İnternetten araştırıp fotoğraflara baktıktan sonra bizi cezbeden bu yere üniversiteden arkadaşlarımla gitmeye karar verdik. İlk işimiz bir alışveriş merkezine giderek Decathlon'dan çadır seçmek oldu. Ben Quechua marka Arpenaz Fresh&Black model çadırını tercih ettim. Uyurken kullanmak için de bir tane mat aldım. Yemek ve benzeri ihtiyaçlar için alışverişimizi de tamamladıktan sonra tam anlamıyla kamp kurmaya hazırız diyebilirdik.
Ertesi sabah saat 7.00 civarında yola koyulduk ve Suuçtu Şelalesi'ne vardık. Bu zamana kadar her şey mükemmel denilebilirdi. Tam çadırlarımızı kurmak için yer baktığımız sırada aniden bastıran yağmur biraz bizi düşündürmeye başlamıştı ama kafaya konulmuştu. Biz o kampı yapacaktık ve geri dönüşü yoktu. Yağmurun altında güç bela çadırlarımızı kurmaya başladık. Tabi ilk defa çadır kurmamızdan kaynaklı ufak teknik problemler de oldu bu yüzden iyice sırılsıklam olmamız da kaçınılmaz oldu. Ve tüm bahtsızların yaşadığı gibi çadırları kurmayı bitirdikten yaklaşık 2 dakika sonra yağmur durdu.
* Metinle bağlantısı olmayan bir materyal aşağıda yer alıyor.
What follows belongs to an exercise in optimizing a design on an open flow for small area; a production flow would make more cautious choices. In this exercise RTL edits were held to simulation tests only and were not proved equivalent to the original. Power figures rest on the tool's default switching activity, not on a simulated workload.

--- design.v ---
module lane_filter (
    input  wire        clk,
    input  wire        rst,
    input  wire        start,
    input  wire        stop,
    input  wire [17:0] cfg_w0,
    input  wire [17:0] cfg_w1,
    input  wire [17:0] cfg_w2,
    input  wire [17:0] cfg_w3,
    input  wire [17:0] cfg_w4,
    input  wire        mod_en,
    input  wire        mod_bit,
    input  wire        coef_we,
    input  wire [5:0]  coef_addr,
    input  wire [17:0] coef_data,
    output reg         smp_valid,
    output reg  [17:0] smp_value,
    output reg         smp_clip
);
    function [22:0] radd22;
        input [21:0] a;
        input [21:0] b;
        input        ci;
        integer k;
        reg c;
        begin
            c = ci;
            for (k = 0; k < 22; k = k + 1) begin
                radd22[k] = a[k] ^ b[k] ^ c;
                c = (a[k] & b[k]) | (c & (a[k] ^ b[k]));
            end
            radd22[22] = c;
        end
    endfunction
    reg        p_sym, p_mab, p_cic4;
    reg [9:0]  p_dcm1;           
    reg [1:0]  p_dfm1;           
    reg [5:0]  p_s1, p_s2, p_s3;
    reg [6:0]  p_taps;           
    reg [3:0]  p_lm1;            
    reg [17:0] p_scale;          
    wire [9:0] dcm1_in  = cfg_w0[13:4];
    wire [5:0] s1_in    = cfg_w1[17:12];
    wire [5:0] s2_in    = cfg_w1[11:6];
    wire [5:0] s3_in    = cfg_w1[5:0];
    wire [6:0] taps_in  = cfg_w2[17:11];
    reg conv;
    always @(posedge clk) begin
        if (rst) begin
            conv <= 1'b0;
        end else if (start) begin
            conv    <= 1'b1;
            p_sym   <= cfg_w0[16];
            p_mab   <= cfg_w0[15];
            p_cic4  <= cfg_w0[14];
            p_dcm1  <= (dcm1_in < 10'd7) ? 10'd7 : dcm1_in;
            p_dfm1  <= (taps_in == 7'd0) ? 2'd0 :
                       (cfg_w0[3] ? 2'd3 : (cfg_w0[2] ? 2'd1 : 2'd0));
            p_s1    <= (s1_in > 6'd47) ? 6'd47 : s1_in;
            p_s2    <= (s2_in > 6'd47) ? 6'd47 : s2_in;
            p_s3    <= (s3_in > 6'd47) ? 6'd47 : s3_in;
            p_taps  <= (taps_in > 7'd64) ? 7'd64 : taps_in;
            p_lm1   <= cfg_w3[3:0];
            p_scale <= (cfg_w4 == 18'd0) ? 18'd1 : cfg_w4;
        end else if (stop) begin
            conv <= 1'b0;
        end
    end
    wire clr = rst | start | stop;
    wire run = conv & ~start & ~stop;
    wire       tz    = (p_taps == 7'd0);
    wire [6:0] taps1 = tz ? 7'd1 : p_taps;
    wire [6:0] half  = (p_taps + 7'd1) >> 1;         
    reg [5:0] ph;
    always @(posedge clk)
        ph <= rst ? 6'd0 : ph + 6'd1;
    wire [1:0] ph2 = ph[1:0];
    reg  [17:0] cring [0:63];
    reg  [17:0] c0r;
    wire [5:0]  cwpos = ph - coef_addr;
    integer i;
    always @(posedge clk) begin
        for (i = 0; i < 64; i = i + 1)
            cring[i] <= ~((coef_we && cwpos == i) ? ~(coef_data ^ {18{i[0]}})
                                                   : cring[(i + 63) % 64]);
        if (coef_we && coef_addr == 6'd0)
            c0r <= coef_data;
    end
    wire [17:0] crd  = ~cring[63];      
    wire [17:0] crd2 = ~cring[31];      
    reg [20:0] il0, il1, il2, il3;
    reg [20:0] iu0, iu1, iu2, iu3;
    reg        icy, istart_d, iact_d, zero_d;
    reg [41:0] cr0, cr1, cr2, cr3;
    reg [41:0] v;                
    reg [2:0]  zc;               
    reg        spend, sbit, sdec;
    reg        iact, idec;
    reg [9:0]  dcnt;
    reg        cpend, cl, cact;
    reg [1:0]  ncic;
    reg        cic_go;
    wire zeroing = (zc != 3'd0);
    wire istart  = spend & ~zeroing & (ph2 == 2'd0);
    wire [1:0] nm1 = p_cic4 ? 2'd3 : 2'd2;
    wire [1:0] nm1p = p_cic4 ? 2'd0 : 2'd3;           
    wire [20:0] iaddl = istart ? (sbit ? 21'd1 : {21{1'b1}}) : (iact ? il0 : 21'd0);
    wire [22:0] isl   = radd22({1'b0, il3}, {1'b0, iaddl}, 1'b0);
    wire [20:0] iaddu = istart_d ? (sbit ? 21'd0 : {21{1'b1}}) : (iact_d ? iu0 : 21'd0);
    wire [22:0] isu   = radd22({1'b0, iu3}, {1'b0, iaddu}, icy);
    wire cstep = (cl & (ph2 == 2'd0)) | cact;
    always @(posedge clk) begin
        il0 <= zeroing ? 21'd0 : isl[20:0];
        icy <= zeroing ? 1'b0 : isl[21];
        il1 <= il0; il2 <= il1; il3 <= il2;
        iu0 <= zero_d ? 21'd0 : isu[20:0];
        iu1 <= iu0; iu2 <= iu1; iu3 <= iu2;
        zero_d   <= zeroing;
        istart_d <= istart;
        iact_d   <= iact;
        cr0 <= zeroing ? 42'd0 : (cstep ? acc : cr3);
        cr1 <= cr0; cr2 <= cr1; cr3 <= cr2;
    end
    reg  [41:0] acc;
    reg  [17:0] u;               
    reg         uclip;
    reg  [17:0] f;               
    reg         fclip;
    reg  signed [21:0] q;        
    localparam S_IDLE = 4'd0, S_U = 4'd2, S_FM = 4'd3,
               S_FADD = 4'd4, S_F = 4'd5, S_MA = 4'd6, S_MM = 4'd7,
               S_MO = 4'd8, S_PRE = 4'd9, S_PW = 4'd10, S_SH = 4'd11,
               S_RS1 = 4'd12;
    reg [3:0] st;
    reg [2:0] pl;                
    reg [5:0] pc;                
    reg [5:0] rem;               
    reg [1:0] sg;                
    reg [17:0] fr [0:32];
    reg [17:0] br [0:32];
    wire       p5n  = (st == S_PW) ? (ph == 6'd32) : ((st == S_PRE) && (pl == 3'd5) && (pc != 6'd63));
    wire [5:0] pcn  = (st == S_PW) ? 6'd0 : pc + 6'd1;
    wire [1:0] fseln = !p5n ? 2'd0 : ((pcn == 6'd0) ? 2'd1 : ((pcn <= 6'd31) ? 2'd2 : 2'd0));
    wire [6:0] tmh1 = p_taps - half - 7'd1;           
    wire [2:0] bseln = !p5n ? 3'd0 :
                      !p_sym ? {1'b0, fseln} :
                      (p_taps < 7'd2) ? 3'd0 :
                      ({1'b0, pcn} == tmh1 + 7'd31) ? 3'd1 :
                      ({1'b0, pcn} >= tmh1 && {1'b0, pcn} < tmh1 + 7'd31) ? 3'd3 : 3'd0;
    reg  [1:0] fsel;
    reg  [2:0] bsel;
    always @(posedge clk) begin
        fsel <= clr ? 2'd0 : fseln;
        bsel <= clr ? 3'd0 : bseln;
    end
    wire [17:0] fd0 = (fsel == 2'd1) ? u : ((fsel == 2'd2) ? fr[32] : fr[31]);
    wire [17:0] xfer = p_sym ? u : fr[0];
    wire [17:0] bd0 = (bsel == 3'd1) ? xfer : ((bsel == 3'd2) ? br[32] :
                      ((bsel == 3'd3) ? br[30] : br[31]));
    reg [17:0] mar [0:15];
    reg  [3:0] mnew;
    reg        mins, msub;
    wire [17:0] md0 = (mins && ph[3:0] == mnew) ? f : mar[15];
    always @(posedge clk) begin
        fr[0] <= fd0;
        br[0] <= bd0;
        for (i = 1; i < 33; i = i + 1) begin
            fr[i] <= fr[i-1];
            br[i] <= br[i-1];
        end
        mar[0] <= md0;
        for (i = 1; i < 16; i = i + 1)
            mar[i] <= mar[i-1];
    end
    wire [6:0]  jj    = {1'b0, ph + 6'd1};
    wire [6:0]  tmh   = p_taps - half;                  
    reg         mF, mB;
    always @(posedge clk) begin
        mF <= p_sym ? (jj > 7'd32 && jj < half + 7'd32) : (jj != 7'd0 && jj < p_taps && jj <= 7'd32);
        mB <= p_sym ? (jj < tmh) : (jj > 7'd32 && jj < p_taps);
    end
    wire        pval  = mF | mB;
    wire [17:0] hw    = mF ? fd0 : (mB ? bd0 : 18'd0);
    wire [17:0] cq    = (st == S_PRE) ? (pval ? ((p_sym & mF) ? crd2 : crd) : 18'd0) : c0r;
    wire signed [18:0] mcand = (st == S_MM) ? {1'b0, p_scale} : {cq[17], cq};
    wire [23:0] wsrc  = (st == S_PRE) ? {{6{hw[17]}}, hw} :
                        ((st == S_MM) ? {{2{q[21]}}, q} : {{6{u[17]}}, u});
    wire [2:0]  toppl = (st == S_MM) ? 3'd7 : 3'd5;
    wire [2:0]  dig   = wsrc[pl*3 +: 3];
    wire        dtop  = (pl == toppl);
    wire signed [3:0]  dval = {dtop & dig[2], dig};
    wire signed [22:0] pp   = mcand * dval;
    wire first = (pl == toppl) && ((st != S_PRE) || (pc == 6'd0));
    wire horner = (st == S_FM) || (st == S_MM) || (st == S_PRE);
    wire [41:0] acc_l3 = {acc[38:0], 3'd0};
    wire [41:0] acc_r1 = {acc[41], acc[41:1]};
    wire [41:0] acc_r4 = {{4{acc[41]}}, acc[41:4]};
    wire [41:0] acc_r16 = {{16{acc[41]}}, acc[41:16]};
    wire cload = (st == S_IDLE) && (ph2 == nm1p) && cpend;
    reg  [41:0] base, addend;
    reg         cin;
    always @* begin
        base   = acc;
        addend = 42'd0;
        cin    = 1'b0;
        case (st)
        S_IDLE: begin
            if (cload) begin
                base   = 42'd0;
                addend = {isu[20:0], il0};
            end else if (cstep) begin
                addend = ~cr3;
                cin    = 1'b1;
            end
        end
        S_FADD: addend = v;
        S_FM, S_MM, S_PRE: begin
            if (first)
                base = 42'd0;
            else if (st != S_PRE || pc == 6'd0)
                base = acc_l3;
            addend = {{19{pp[22]}}, pp};
        end
        S_SH: begin
            if (rem >= 6'd16)
                base = acc_r16;
            else if (rem >= 6'd4)
                base = acc_r4;
            else if (rem != 6'd0)
                base = acc_r1;
            else
                cin = 1'b1;
        end
        S_RS1: base = acc_r1;
        default: ;
        endcase
    end
    wire [41:0] accn = base + addend + {41'd0, cin};
    wire        fits = (acc[41:17] == 25'd0) || (acc[41:17] == {25{1'b1}});
    wire [18:0] rsv  = fits ? {1'b0, acc[17:0]} : {1'b1, acc[41] ? 18'h20000 : 18'h1FFFF};
    reg [6:0] nset;
    reg [1:0] dfph;
    reg [3:0] mcnt;
    reg [6:0] hc_age;            
    reg [4:0] mc_age;            
    wire [6:0] nset_n  = (nset == taps1) ? nset : nset + 7'd1;
    wire       fir_go  = (nset_n == taps1) && (dfph == 2'd0);
    wire       ma_go   = (mcnt == p_lm1);
    wire [6:0] hc_n    = rsv[18] ? 7'd0 : ((hc_age == 7'd127) ? hc_age : hc_age + 7'd1);
    wire [4:0] mc_n    = fclip ? 5'd0 : ((mc_age == 5'd31) ? mc_age : mc_age + 5'd1);
    always @* begin
        smp_value = rsv[17:0];
        smp_clip  = rsv[18] | (mc_age <= {1'b0, p_lm1});
    end
    wire [21:0] qadd = msub ? ~{{4{md0[17]}}, md0} : {{4{f[17]}}, f};
    wire [22:0] qsum = radd22(q, qadd, msub);
    wire        msub_now = msub && (ph[3:0] == mnew - p_lm1);
    always @(posedge clk) begin
        if (clr) begin
            zc     <= start ? 3'd4 : 3'd0;
            spend  <= 1'b0;
            iact   <= 1'b0;
            dcnt   <= 10'd0;
            cpend  <= 1'b0;
            cl     <= 1'b0;
            cact   <= 1'b0;
            ncic   <= 2'd0;
            cic_go <= 1'b0;
            st     <= S_IDLE;
            mins   <= 1'b0;
            msub   <= 1'b0;
            nset   <= 7'd0;
            dfph   <= 2'd0;
            mcnt   <= 4'd0;
            hc_age <= 7'd127;
            mc_age <= 5'd31;
            q      <= 22'sd0;
            v      <= 42'd0;             
            smp_valid <= 1'b0;
        end else begin
            if (zeroing)
                zc <= zc - 3'd1;
            if (run && mod_en) begin
                spend <= 1'b1;
                sbit  <= mod_bit;
                if (dcnt == p_dcm1) begin
                    dcnt <= 10'd0;
                    sdec <= 1'b1;
                end else begin
                    dcnt <= dcnt + 10'd1;
                    sdec <= 1'b0;
                end
            end
            if (istart) begin
                spend <= 1'b0;
                iact  <= 1'b1;
                idec  <= sdec;
            end else if (iact && ph2 == 2'd3) begin
                iact <= 1'b0;
            end
            if (cl && ph2 == 2'd0)
                cl <= 1'b0;
            if (cstep)
                cact <= (ph2 != nm1);
            cic_go <= 1'b0;
            if (cstep && ph2 == nm1) begin
                if (ncic == nm1)
                    cic_go <= 1'b1;
                else
                    ncic <= ncic + 2'd1;
            end
            if (iact && idec && ph2 == nm1)
                cpend <= 1'b1;
            if (cload) begin
                cpend <= 1'b0;
                cl    <= 1'b1;
            end
            if (mins && ph[3:0] == mnew)
                mins <= 1'b0;
            if (msub_now) begin
                q    <= qsum[21:0];
                msub <= 1'b0;
            end
            smp_valid <= 1'b0;
            acc <= accn;
            case (st)
            S_IDLE: if (cic_go) begin
                sg  <= 2'd0;
                rem <= p_s1 - 6'd1;
                st  <= (p_s1 == 6'd0) ? S_U : S_SH;
            end
            S_SH: begin
                if (rem >= 6'd16)
                    rem <= rem - 6'd16;
                else if (rem >= 6'd4)
                    rem <= rem - 6'd4;
                else if (rem != 6'd0)
                    rem <= rem - 6'd1;
                else
                    st <= S_RS1;
            end
            S_RS1: st <= (sg == 2'd0) ? S_U : ((sg == 2'd1) ? S_F : S_MO);
            S_U: begin
                u      <= rsv[17:0];
                uclip  <= rsv[18];
                hc_age <= hc_n;
                nset   <= nset_n;
                if (nset_n == taps1)
                    dfph <= (dfph == p_dfm1) ? 2'd0 : dfph + 2'd1;
                pl     <= 3'd5;
                pc     <= 6'd0;
                if (fir_go)
                    st <= tz ? S_F : S_FM;
                else
                    st <= tz ? S_IDLE : S_PW;
            end
            S_FM: begin
                pl  <= pl - 3'd1;
                if (pl == 3'd0)
                    st <= S_FADD;
            end
            S_FADD: begin
                sg  <= 2'd1;
                rem <= p_s2 - 6'd1;
                st  <= (p_s2 == 6'd0) ? S_F : S_SH;
            end
            S_F: begin
                f     <= tz ? u : rsv[17:0];
                fclip <= (~tz & rsv[18]) | (hc_age < taps1);
                st    <= S_MA;
            end
            S_MA: begin
                q      <= qsum[21:0];
                mc_age <= mc_n;
                mnew   <= mnew + 4'd1;
                mins   <= 1'b1;
                pl     <= 3'd7;
                if (ma_go) begin
                    if (p_mab)
                        mcnt <= 4'd0;
                    st <= S_MM;
                end else begin
                    mcnt <= mcnt + 4'd1;
                    st <= tz ? S_IDLE : S_PW;
                end
            end
            S_MM: begin
                pl  <= pl - 3'd1;
                sg  <= 2'd2;
                rem <= p_s3 - 6'd1;
                if (pl == 3'd0)
                    st <= (p_s3 == 6'd0) ? S_MO : S_SH;
            end
            S_MO: begin
                smp_valid <= 1'b1;
                if (p_mab)
                    q <= 22'sd0;
                else
                    msub <= 1'b1;
                pl <= 3'd5;
                pc <= 6'd0;
                st <= tz ? S_IDLE : S_PW;
            end
            S_PW: begin
                pl <= 3'd5;
                pc <= 6'd0;
                if (ph == 6'd32)
                    st <= S_PRE;
            end
            S_PRE: begin
                if (p_sym && pl == 3'd5 && pc == half[5:0] - 6'd1)
                    u <= fd0;            
                pc  <= pc + 6'd1;
                if (pc == 6'd63) begin
                    pl <= pl - 3'd1;
                    if (pl == 3'd0) begin
                        v  <= accn;      
                        st <= S_IDLE;
                    end
                end
            end
            default: st <= S_IDLE;
            endcase
        end
    end
endmodule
Islanan kıyafetlerimizi değiştirdikten sonra ısınmak için odun toplamaya koyulduk. Tahmin edileceği gibi topladığımız her şey nemli ve ıslaktı. Galiba ısınamayacağız diye düşünürken arkadaşım daha önceki pikniklerinden kalma jel tutuşturucuyu buldu. İçimizden birinin çoraplarını dallara bağlayıp jel şişesinin içinde varla yok arasında bulunan jele buladık. Tam yanmaz diye düşünürken ateş yakmayı başarmıştık. İyi kötü kıyafetlerimizi kuruttuk. Ufak atıştırmalıklar eşliğinde muhabbet ettik ve akşam olmadan biraz ormanda yürüyüş yaptık.
Hava kararmaya başladığında herkes iyi kötü yağmurlu havada bile bir şeyler yapılıp başarıldığı ve iyi ki dönülmediği konusunda hemfikirdi. Ateş başında akşam yemeğimizi yerken bir yandan da çayımız demleniyordu. Odun ateşinde demlenen çay tüm yorgunluğumuzu alıp götürmüştü. Yatmak için ateşi söndürüp çadırlarımıza gittik.
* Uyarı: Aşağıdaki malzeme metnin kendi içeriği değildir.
Background: an optimization exercise with open tools, aiming at small area, a short achievable clock period and few clock cycles per item. Do not read the settings as production practice. At most, simulation tests tie the RTL to the original design; equivalence was not proved. Only the layout flow was run in runs 3 and 4; the RTL was not checked for function there.

**design/flow/run.sh**
```bash
#!/bin/bash
# synth_recipe.tcl (not shown) runs the flow's synth.tcl, then flattens the netlist and writes it again
# the make line also repeats each setting of config.mk as NAME=value (left out here)
make -C /OpenROAD-flow-scripts/flow DESIGN_CONFIG=/design/flow/config.mk WORK_HOME=/design/flow/orfs CLKGATE_MAP_FILE= SYNTH_SCRIPT=/design/flow/synth_recipe.tcl finish
```
**design/flow/constraint.sdc**
```tcl
create_clock -name core_clock -period 36.0 [get_ports {clk}]
set_input_delay 7.2000 -clock core_clock [delete_from_list [all_inputs] [get_ports {clk}]]
set_output_delay 7.2000 -clock core_clock [all_outputs]
set_load 0.01 [all_outputs]
```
Gece yarısı aniden bir yağmur bastırdı. Çadır su alır diye endişelendim ancak büyük bir mutlulukla fark ettim ki su geçirmez tipteymiş. İşin kötü yanıysa mat alttan soğuğu sırtıma veriyordu. Burada da her ihtimale karşı yanıma almış olduğum battaniye imdadıma yetişti. Battaniyeyi de almamış olsaydım kim bilir ne olurdu düşünmek bile istemiyorum. Uykusuzluk, soğuk orman akşamı üstüne de yağmur biraz ürkütücü olmuştu haliyle.
Bitmek bilmeyen gecenin sonunda çadır kapısını biraz aralayarak zifiri karanlığa dalıp havanın yavaş yavaş aydınlanmasını izlemek keyifliydi. Yağmurun hafif hafif çiselemesiyle 2-3 saat uyuyup kalkıp çadırlarımızı toparlayıp çöplerimizi toplayıp şelaleye doğru yürüdük. Ardından girişte bulunan harika gözlemeleri olan kafede kahvaltımızı yapıp ilk kampımızı tamamladık. Acemiydik, aksilikler yaşayıp çokça da üşümüştük ama oldukça keyifli ve farklı bir deneyimdi, sonuna kadar değmişti.
Başka bir yazıda, başka bir kamp deneyiminde görüşmek dileğiyle...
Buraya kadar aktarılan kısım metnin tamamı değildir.